*** Opening Provided data ***

==> src/rtl/dds_scanner.v <==
// The implementer's own choices: the register addresses and the Avalon-MM register port.
`timescale 1ns/10ps
`include "dds_defs.vh"
// Summary of operation
// - Display uses four data plus per-digit latches
// - Three scans per digit while trigger held
// - Display coding selectable BCD or binary
// - Latch and data polarity each configurable
// - Timer/counter source shows its current value
// - Output map stays within relays 0 to 1277
// - Values up to 65535, five digits
// - At most eight display instances
// - Reader assembles value into destination register
// - Five-digit value above 65535 raises error
// - Over sixteen reader instances blocks execution
// - Reader coding selectable BCD or binary
// - Reader uses exactly four shared data inputs
// - One select output per digit, up to five
// - Read takes two scans times digits plus four
// - Filter time per input group selectable/fixed
module dds_scanner #(
  parameter [31:0] MS_CYCLES = `DDS_MS_CYC
)(
  input wire clk_sys,
  input wire rst,
  input wire [2:0] avs_address,
  input wire avs_read,
  input wire avs_write,
  input wire [31:0] avs_writedata,
  output reg [31:0] avs_readdata,
  output reg avs_waitrequest,
  input wire [15:0] tc_value,
  input wire [3:0] sw_data_in,
  output reg [3:0] digit_display_driver_data,
  output reg [4:0] digit_display_driver_latch,
  output reg [4:0] sw_select,
  output reg err_ind
);
  localparam [4:0] R_IDLE = 5'h01;
  localparam [4:0] R_PREP = 5'h02;
  localparam [4:0] R_SEL = 5'h04;
  localparam [4:0] R_SAMP = 5'h08;
  localparam [4:0] R_FIN = 5'h10;

  reg [7:0] ctrl_q;
  reg [15:0] src_q;
  reg [2:0] digit_display_driver_n_q;
  reg [2:0] rd_n_q;
  reg [7:0] scan_ms_q;
  reg [7:0] filt_ms_q;
  reg [1:0] in_grp_q;
  reg [4:0] digit_display_driver_inst_q;
  reg [4:0] rd_inst_q;
  reg [10:0] first_out_q;
  reg [15:0] result_q;
  reg exec_err_q;
  reg syn_err_q;
  reg map_err_q;
  reg rd_done_q;
  reg [31:0] scan_cnt_q;
  reg scan_tick_q;
  reg digit_display_driver_go_q;
  reg rd_go_q;
  reg [2:0] digit_display_driver_idx_q;
  reg [1:0] digit_display_driver_ph_q;
  reg [15:0] digit_display_driver_val_q;
  reg [4:0] rd_st_q;
  reg rd_sub_q;
  reg [2:0] rd_dig_q;
  reg [19:0] rd_acc_q;
  wire [3:0] sw_filt;
  wire [2:0] digit_display_driver_n;
  wire [2:0] rd_n;
  wire run_en;
  wire digit_display_driver_run;
  wire rd_run;
  wire wr_en;
  wire [31:0] scan_lim;
  reg [31:0] filt_lim;
  wire [12:0] map_top;

  ////////////////////////////////////////////////////////////////////////////
  // Helpers

  function [2:0] clamp_n;
    input [2:0] n;
    begin
      if (n == 3'h0)
        clamp_n = 3'h1;
      else if (n > `DDS_MAX_DIGITS)
        clamp_n = `DDS_MAX_DIGITS;
      else
        clamp_n = n;
    end
  endfunction

  function [3:0] digit_of;
    input [15:0] v;
    input [2:0] k;
    input bin;
    reg [15:0] q;
    reg [15:0] r;
    begin
      q = v;
      case (k)
        3'h0: q = v;
        3'h1: q = v / 16'h000A;
        3'h2: q = v / 16'h0064;
        3'h3: q = v / 16'h03E8;
        default: q = v / 16'h2710;
      endcase
      r = q % 16'h000A;
      if (bin)
        digit_of = v[{k[1:0], 2'h0} +: 4] & {4{~k[2]}};
      else
        digit_of = r[3:0];
    end
  endfunction

  function [4:0] onehot5;
    input [2:0] k;
    begin
      onehot5 = 5'h01 << k;
    end
  endfunction

  assign digit_display_driver_n = clamp_n(digit_display_driver_n_q);
  assign rd_n = clamp_n(rd_n_q);
  // Syntax or map errors keep the whole program from running
  assign run_en = ~syn_err_q & ~map_err_q;
  assign digit_display_driver_run = ctrl_q[`DDS_CTRL_DIGIT_DISPLAY_DRIVER_GO] & run_en;
  assign rd_run = ctrl_q[`DDS_CTRL_RD_GO] & run_en;
  assign wr_en = avs_write & ~avs_waitrequest;
  // Zero preset is treated as 1 ms so the scan never stalls
  assign scan_lim = ((scan_ms_q == 8'h00) ? 32'h00000001
                     : {24'h000000, scan_ms_q}) * MS_CYCLES;
  assign map_top = {2'h0, first_out_q} + 13'h0003 + {10'h000, digit_display_driver_n};

  always @*
  begin
    case (in_grp_q)
      2'h0: filt_lim = {24'h000000, filt_ms_q} * MS_CYCLES;
      2'h1: filt_lim = `DDS_FILT_LO_MS * MS_CYCLES;
      default: filt_lim = `DDS_FILT_HI_MS * MS_CYCLES;
    endcase
  end

  dds_in_filter #(
    .W(4)
  ) u_filt (
    .clk_sys(clk_sys),
    .rst(rst),
    .pin_in(sw_data_in),
    .limit(filt_lim),
    .filt_out(sw_filt)
  );

  ////////////////////////////////////////////////////////////////////////////
  // Avalon-MM slave, one wait cycle per access

  always @(posedge clk_sys)
  begin
    if (rst)
    begin
      avs_waitrequest <= 1'b1;
      avs_readdata <= 32'h00000000;
      ctrl_q <= 8'h00;
      src_q <= 16'h0000;
      digit_display_driver_n_q <= `DDS_RST_DIGITS;
      rd_n_q <= `DDS_RST_DIGITS;
      scan_ms_q <= `DDS_RST_SCAN_MS;
      filt_ms_q <= `DDS_FILT_DEF_MS;
      in_grp_q <= 2'h0;
      digit_display_driver_inst_q <= 5'h01;
      rd_inst_q <= 5'h01;
      first_out_q <= 11'h000;
    end
    else
    begin
      avs_waitrequest <= ~((avs_read | avs_write) & avs_waitrequest);
      if (avs_read & avs_waitrequest)
      begin
        case (avs_address)
          `DDS_REG_CTRL: avs_readdata <= {24'h000000, 1'b0, ctrl_q[6:0]};
          `DDS_REG_SRC: avs_readdata <= {16'h0000, src_q};
          `DDS_REG_DIGITS:
            avs_readdata <= {25'h0000000, rd_n_q, 1'b0, digit_display_driver_n_q};
          `DDS_REG_TIMING:
            avs_readdata <= {14'h0000, in_grp_q, filt_ms_q, scan_ms_q};
          `DDS_REG_INST:
            avs_readdata <= {19'h00000, rd_inst_q, 3'h0, digit_display_driver_inst_q};
          `DDS_REG_RESULT: avs_readdata <= {16'h0000, result_q};
          `DDS_REG_STATUS:
            avs_readdata <= {26'h0000000, map_err_q, rd_done_q,
                             ~rd_st_q[0], digit_display_driver_run, syn_err_q, exec_err_q};
          default: avs_readdata <= {21'h000000, first_out_q};
        endcase
      end
      if (wr_en)
      begin
        case (avs_address)
          `DDS_REG_CTRL: ctrl_q <= {1'b0, avs_writedata[6:0]};
          `DDS_REG_SRC: src_q <= avs_writedata[15:0];
          `DDS_REG_DIGITS:
          begin
            digit_display_driver_n_q <= avs_writedata[2:0];
            rd_n_q <= avs_writedata[6:4];
          end
          `DDS_REG_TIMING:
          begin
            scan_ms_q <= avs_writedata[7:0];
            filt_ms_q <= avs_writedata[15:8];
            in_grp_q <= avs_writedata[17:16];
          end
          `DDS_REG_INST:
          begin
            digit_display_driver_inst_q <= avs_writedata[4:0];
            rd_inst_q <= avs_writedata[12:8];
          end
          `DDS_REG_MAP: first_out_q <= avs_writedata[10:0];
          default: ctrl_q <= ctrl_q;
        endcase
      end
    end
  end

  ////////////////////////////////////////////////////////////////////////////
  // Scan clock and program checks

  always @(posedge clk_sys)
  begin
    if (rst)
    begin
      scan_cnt_q <= 32'h00000000;
      scan_tick_q <= 1'b0;
      syn_err_q <= 1'b0;
      map_err_q <= 1'b0;
      exec_err_q <= 1'b0;
      err_ind <= 1'b0;
    end
    else
    begin
      scan_tick_q <= 1'b0;
      if (scan_cnt_q + 32'h00000001 >= scan_lim)
      begin
        scan_cnt_q <= 32'h00000000;
        scan_tick_q <= 1'b1;
      end
      else
        scan_cnt_q <= scan_cnt_q + 32'h00000001;
      syn_err_q <= (rd_inst_q > `DDS_MAX_RD_INST) |
                   (digit_display_driver_inst_q > `DDS_MAX_DIGIT_DISPLAY_DRIVER_INST);
      map_err_q <= (map_top > `DDS_MAX_RELAY);
      // Overflow set beats a same-cycle software clear
      if (rd_st_q == R_FIN && rd_sub_q && scan_tick_q &&
          rd_n == `DDS_MAX_DIGITS && rd_acc_q > `DDS_MAX_VALUE)
        exec_err_q <= 1'b1;
      else if (wr_en && avs_address == `DDS_REG_CTRL &&
               avs_writedata[`DDS_CTRL_ERR_CLR])
        exec_err_q <= 1'b0;
      err_ind <= exec_err_q | syn_err_q;
    end
  end

  ////////////////////////////////////////////////////////////////////////////
  // Display driver

  always @(posedge clk_sys)
  begin
    if (rst)
    begin
      digit_display_driver_go_q <= 1'b0;
      digit_display_driver_idx_q <= 3'h0;
      digit_display_driver_ph_q <= 2'h0;
      digit_display_driver_val_q <= 16'h0000;
      digit_display_driver_data <= 4'h0;
      digit_display_driver_latch <= 5'h00;
    end
    else
    begin
      digit_display_driver_go_q <= digit_display_driver_run;
      if (digit_display_driver_run & ~digit_display_driver_go_q)
      begin
        digit_display_driver_idx_q <= 3'h0;
        digit_display_driver_ph_q <= 2'h0;
        digit_display_driver_val_q <= ctrl_q[`DDS_CTRL_SRC_TC] ? tc_value : src_q;
      end
      else if (digit_display_driver_run & scan_tick_q)
      begin
        if (digit_display_driver_ph_q == `DDS_DIGIT_DISPLAY_DRIVER_PHASES - 2'h1)
        begin
          digit_display_driver_ph_q <= 2'h0;
          if (digit_display_driver_idx_q + 3'h1 >= digit_display_driver_n)
          begin
            digit_display_driver_idx_q <= 3'h0;
            // Refresh picks up a live timer/counter each pass
            digit_display_driver_val_q <= ctrl_q[`DDS_CTRL_SRC_TC] ? tc_value : src_q;
          end
          else
            digit_display_driver_idx_q <= digit_display_driver_idx_q + 3'h1;
        end
        else
          digit_display_driver_ph_q <= digit_display_driver_ph_q + 2'h1;
      end
      digit_display_driver_data <= digit_of(digit_display_driver_val_q, digit_display_driver_idx_q,
                            ctrl_q[`DDS_CTRL_DIGIT_DISPLAY_DRIVER_BIN]) ^
                   {4{ctrl_q[`DDS_CTRL_DATA_POL]}};
      // Latch only in the middle scan so data is settled both sides
      digit_display_driver_latch <= ((digit_display_driver_run & digit_display_driver_go_q & digit_display_driver_ph_q == 2'h1)
                     ? onehot5(digit_display_driver_idx_q) : 5'h00) ^
                    {5{ctrl_q[`DDS_CTRL_LATCH_POL]}};
    end
  end

  ////////////////////////////////////////////////////////////////////////////
  // Switch reader

  always @(posedge clk_sys)
  begin
    if (rst)
    begin
      rd_go_q <= 1'b0;
      rd_st_q <= R_IDLE;
      rd_sub_q <= 1'b0;
      rd_dig_q <= 3'h0;
      rd_acc_q <= 20'h00000;
      rd_done_q <= 1'b0;
      result_q <= 16'h0000;
      sw_select <= 5'h00;
    end
    else
    begin
      rd_go_q <= rd_run;
      if (~rd_run)
      begin
        rd_st_q <= R_IDLE;
        sw_select <= 5'h00;
      end
      else if (~rd_go_q)
      begin
        rd_st_q <= R_PREP;
        rd_sub_q <= 1'b0;
        rd_done_q <= 1'b0;
        rd_acc_q <= 20'h00000;
      end
      else if (scan_tick_q)
      begin
        case (rd_st_q)
          R_PREP:
          begin
            rd_sub_q <= ~rd_sub_q;
            if (rd_sub_q)
            begin
              rd_st_q <= R_SEL;
              rd_dig_q <= rd_n - 3'h1;
            end
          end
          R_SEL:
          begin
            sw_select <= onehot5(rd_dig_q);
            rd_st_q <= R_SAMP;
          end
          R_SAMP:
          begin
            rd_acc_q <= (ctrl_q[`DDS_CTRL_RD_BIN]
                         ? {rd_acc_q[15:0], 4'h0}
                         : rd_acc_q * 20'h0000A) + {16'h0000, sw_filt};
            sw_select <= 5'h00;
            if (rd_dig_q == 3'h0)
            begin
              rd_st_q <= R_FIN;
              rd_sub_q <= 1'b0;
            end
            else
            begin
              rd_dig_q <= rd_dig_q - 3'h1;
              rd_st_q <= R_SEL;
            end
          end
          R_FIN:
          begin
            rd_sub_q <= ~rd_sub_q;
            if (rd_sub_q)
            begin
              rd_st_q <= R_IDLE;
              rd_done_q <= 1'b1;
              if (!(rd_n == `DDS_MAX_DIGITS && rd_acc_q > `DDS_MAX_VALUE))
                result_q <= rd_acc_q[15:0];
            end
          end
          default: rd_st_q <= rd_st_q;
        endcase
      end
    end
  end
endmodule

*** Closing Provided data ***

About this task:
Counting only lines that contain the word "register", state how many appear in the entries, and add nothing.

Finished task:
2